Sind Hausaufgaben okay, nur weil sie Tradition haben?

SWR-Beitrag vom 29.10.2016

Hausaufgaben sind vielleicht das Schlimmste an der Schule. Das sehen viele Schüler so, aber auch Bildungsforscher und Verbände. Warum sie trotzdem eine Existenzberechtigung haben.

Schüler haben's gut? Von wegen. Durch aufwendige Hausaufgaben, oft in gleich mehreren Fächern, haben Kinder und Jugendliche oft sehr lange „Arbeitstage“. 50, 60 Stunden pro Woche würden so anfallen, schätzt Mona Kaczun, Vorstandsmitglied der Landesschülervertretung Rheinland-Pfalz, gegenüber der dpa. Besonders in der „heißen Phase, wenn man auch noch lernen muss“.


Hausaufgaben könnten Schüler überfordern


Schließlich reicht nur das Hausaufgaben-machen nicht aus, um auch fehlerfrei durch die Klausuren zu rutschen. Das wissen wohl jeder Schüler und jede Schülerin, die schon einmal durch eine Klassenarbeit gerasselt sind.

Dieses Arbeitspensum überfordere viele Schüler, sagt Mona Kaczun, die selbst in Stufe Zwölf ist. Auch die Persönlichkeitsentwicklung leide unter der Menge an Arbeit. „Die Schule bildet auf die eine Weise und das richtige leben auf eine andere“, sagt sie. Doch: Die meisten Schüler hätten durch Hausaufgaben und Lernen einfach keine Zeit, um sich neben der Schule etwa ehrenamtlich zu engagieren oder im Vereins- und Ortsleben mitzuwirken.
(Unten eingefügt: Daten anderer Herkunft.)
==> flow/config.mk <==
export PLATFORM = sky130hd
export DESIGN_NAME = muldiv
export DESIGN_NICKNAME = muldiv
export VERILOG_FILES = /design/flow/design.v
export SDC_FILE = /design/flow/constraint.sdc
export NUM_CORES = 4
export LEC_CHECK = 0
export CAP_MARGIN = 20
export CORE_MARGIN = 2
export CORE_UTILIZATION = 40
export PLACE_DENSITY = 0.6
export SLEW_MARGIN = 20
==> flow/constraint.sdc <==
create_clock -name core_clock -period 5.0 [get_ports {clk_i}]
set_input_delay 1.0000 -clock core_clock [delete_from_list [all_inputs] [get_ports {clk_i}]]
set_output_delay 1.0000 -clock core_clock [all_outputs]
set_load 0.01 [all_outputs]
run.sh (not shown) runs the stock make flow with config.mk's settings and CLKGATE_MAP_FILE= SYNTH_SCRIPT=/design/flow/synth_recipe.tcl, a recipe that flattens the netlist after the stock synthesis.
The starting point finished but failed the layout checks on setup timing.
This design comes from an exercise in tuning for small area, a short achievable clock period and few clock cycles per item on the open sky130 flow, not from production work.
Only simulation tests tie the RTL to the original design; equivalence was not proved.
No activity file was given, so power comes from the tool's default toggle rates.

old:
// multiplier
module multiplier #(MANT_BITS=23, EXP_BITS=8)(
	input wire clk,
	input wire reset_n,
	input wire input_valid,
	input logic [EXP_BITS+MANT_BITS:0] in_a,
	input logic [EXP_BITS+MANT_BITS:0] in_b,
	output logic [EXP_BITS+MANT_BITS:0] data_out,
	output logic output_valid
);
Size: roughly 100 flip-flops.
==> flow/config.mk <==
export PLATFORM = sky130hd
export DESIGN_NAME = multiplier
export DESIGN_NICKNAME = multiplier
export VERILOG_FILES = /design/flow/design.v
export SDC_FILE = /design/flow/constraint.sdc
export NUM_CORES = 4
export LEC_CHECK = 0
export CAP_MARGIN = 20
export CORE_MARGIN = 2
export CORE_UTILIZATION = 65
export SETUP_SLACK_MARGIN = 3.0
export SLEW_MARGIN = 20
export SYNTH_HIERARCHICAL = 1
export TNS_END_PERCENT = 10
==> flow/constraint.sdc <==
create_clock -name core_clock -period 8.0 [get_ports {clk}]
set_input_delay 1.6000 -clock core_clock [delete_from_list [all_inputs] [get_ports {clk}]]
set_output_delay 1.6000 -clock core_clock [all_outputs]
set_load 0.01 [all_outputs]
standard.sh (not shown) runs the stock make flow with config.mk's settings and CLKGATE_MAP_FILE= SYNTH_SCRIPT=/design/flow/synth_recipe.tcl, a recipe that flattens the netlist after the stock synthesis.
==> flow/flow/run.sh <==
#!/bin/bash
set -euo pipefail
export BUFFER_PORTS_ARGS="-buffer_cell sky130_fd_sc_hd__buf_4"
bash standard.sh > standard.log 2>&1
Testbench counts of old, summed over its fixed seeds: cycles 3,200, items 3,200.
[inputs] new vs old
Settings: changing SETUP_SLACK_MARGIN from 3.0 to 2.5.
### Flow results
From old to new the numbers moved as follows: maximum ir drop on the vdd rail now sits at about the same level, overall power consumption went down 0.41 mW, total vias in the final route went down by 8.0%.
new | status: complete | timing, DRC, antenna: pass


## v15
multiplier again, from the RTL that the note above started with.
## multiplier
module multiplier #(MANT_BITS=23, EXP_BITS=8)(
	input wire clk,
	input wire reset_n,
	input wire input_valid,
	input logic [EXP_BITS+MANT_BITS:0] in_a,
	input logic [EXP_BITS+MANT_BITS:0] in_b,
	output logic [EXP_BITS+MANT_BITS:0] data_out,
	output logic output_valid
);
==> flow/config.mk <==
export PLATFORM = sky130hd
export DESIGN_NAME = multiplier
export DESIGN_NICKNAME = multiplier
export VERILOG_FILES = /design/flow/design.v
export SDC_FILE = /design/flow/constraint.sdc
export NUM_CORES = 4
export LEC_CHECK = 0
export CAP_MARGIN = 20
export CORE_MARGIN = 2
export CORE_UTILIZATION = 65
export SETUP_SLACK_MARGIN = 2.5
export SLEW_MARGIN = 20
export SYNTH_HIERARCHICAL = 1
==> flow/constraint.sdc <==
create_clock -name core_clock -period 8.0 [get_ports {clk}]
set_input_delay 1.6000 -clock core_clock [delete_from_list [all_inputs] [get_ports {clk}]]
set_output_delay 1.6000 -clock core_clock [all_outputs]
set_load 0.01 [all_outputs]
==> flow/flow/run.sh <==
#!/bin/bash
set -euo pipefail
export BUFFER_PORTS_ARGS="-buffer_cell sky130_fd_sc_hd__buf_2"
bash standard.sh > standard.log 2>&1
Testbench counts of v15, summed over its fixed seeds: cycles 3,200, items 3,200.
Relative to v15, the following input files were edited for v48:
Settings: a change of SETUP_SLACK_MARGIN from 2.5 to 2.0.
==> flow/flow/run.sh <==
#!/bin/bash
set -euo pipefail
export BUFFER_PORTS_ARGS="-buffer_cell sky130_fd_sc_hd__buf_4"
bash standard.sh > standard.log 2>&1
==> comparison <==
- v48: PASS, flow complete, no timing, DRC or antenna violations
- The flow did not stop early for v15: all stages ran, and the layout cleared the timing, DRC and antenna checks.
- When the final numbers for v15 and v48 were put side by side, the data required time of the worst path turned out to be smaller in v15.
- Part of the power in the clock network (higher): v48
- Total power ended up 0.69% higher on v48 than on v15.
- v15 → v48: count of clock-buffer cells in the layout picked up an extra 2; cell area lost 1100 µm²; first-pass iteration count of the detailed router lost 2; total via count after detailed routing lost 3.7%; combinational fraction of design power neither gained nor lost much.
- Relative to v15, final worst-path cycle share has gone up in v48.
- Register-to-register slack ended up 0.40 ns lower on v48 than on v15.
- v15 has higher routed wire length than v48.
diff inputs: v48 => v38
Settings: SETUP_SLACK_MARGIN now 2.5, was 2.0.
[summary]
Delay of the slowest cell on the worst path for v38: 0.08 ns down relative to v48. Of v38 and v48, v38 shows the higher met2 wire length, with v48 below it. Looking at first-iteration DRC count, v38 sits 363 above v48. v38 vs v48: post-layout total power up in v38. Going from v48 to v38, clock share of power shrinks by 0.4 points.

## afterwards: timing with drivers on the ports
How much do the figures lean on ideal ports? The routed layouts below were timed once more, with nothing changed but the port constraints. Step 1: set_driving_cell puts a clkbuf_16 on clk and a buf_2 on each other input, an assumption about the parent block. Step 2 adds t to the input delays and takes it off the output delays; t is the mean of the earliest and latest rising clock arrival at the registers after step 1. Input paths then give back, and output paths get back, about the clock's delay inside the block. a / b / c = ideal ports / drivers / drivers and shift; a / b = the first two.
run | shift t [ns] | slack for setup (ns) | worst setup path after step 2 | latest minus earliest clock arrival (ns) | cell pins on the clock port's net
old | 0.440 | 2.414 / 2.438 / 1.998 | input to register | 0.019 / 0.019 | 1
new | 0.438 | 2.449 / 2.482 / 2.044 | input to register | 0.014 / 0.014 | 1
v15 | 0.440 | 2.504 / 2.540 / 2.100 | input to register | 0.015 / 0.014 | 1
v48 | 0.444 | 2.089 / 2.125 / 1.681 | input to register | 0.015 / 0.014 | 1
v38 | 0.445 | 2.491 / 2.519 / 2.075 | input to register | 0.025 / 0.025 | 1
After both steps every run listed still meets setup and hold.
Wer in der Schule nicht mitkommt, tut das auch zu Hause nicht


Hinzu komme das Problem, dass komplizierte Aufgaben aus der Schule auch daheim nicht leichter würden. „Wenn jemand schon in der Schule das Thema nicht versteht, dann sehr wahrscheinlich zu Hause auch nicht“, sagte die Zwölftklässlerin der dpa. Ein Buch zu lesen, das etwa im Deutsch- oder Englischunterricht gerade besprochen wird, das sei natürlich schon nützlich.

Sinnvoll sind ihrer Meinung nach aber auch freiwillige Aufgaben. Wer sich testen will und mindestens das meiste verstanden hat, kann es versuchen – und bekommt zur Selbstkontrolle auch die Lösungen. Eine andere Idee wären Schulstunden zum eigenständigen Lernen. Es ist dann zwar ein Lehrer da, der beantwortet aber nur Fragen oder gibt Hilfestellung. Das würde bei manchen auch teuren Nachhilfeunterricht ersetzen. Denn weil sich diesen nicht jeder leisten könne, zerstöre dieser die Chancengleichheit.


Hausaufgaben abschaffen, stattdessen Ganztagsschulen


Hjalmar Brandt, Landesgeschäftsführer des Verbandes Bildung und Erziehung Rheinland-Pfalz hält Hausaufgaben generell für sinnvoll. Sie müssten allerdings zeitlich begrenzt sein und dürften nicht dazu dienen, neuen Lernstoff selbst zu erarbeiten. Auch er sagt: „Es gibt auch ein Leben neben der Schule.“ Trotzdem wäre seine Empfehlung: Eine Stunde Hausaufgaben für Grundschüler, danach dürften es auch zwei werden.

Doch wer bis 15 oder 16 Uhr Schule hat, danach vielleicht eine Dreiviertelstunde Heimweg vor sich hat, zu Hause etwas isst und dann noch zwei Stunden lang Hausaufgaben machen muss, hat keine Zeit mehr, für das von Brandt genannte „Leben neben der Schule“.

Ein Kompromiss könnte vielleicht der Vorschlag der Erziehungswissenschaftlerin Karin Bräu von der Universität Mainz sein: Hausaufgaben sollten abgeschafft werden, sagte sie der dpa. Dafür sollte in Ganztagsschulen der Stoff wiederholt werden, gemeinsam mit Lehrern. Denn eine große Gefahr sieht Bräu auch in der Hausaufgabenbetreuung durch die Eltern: Manche könnten das gut. Andere hingegen würden sich selbst schwertun und seien keine große Hilfe – und auch das könnte zu ungleichen Chancen unter den Kindern führen.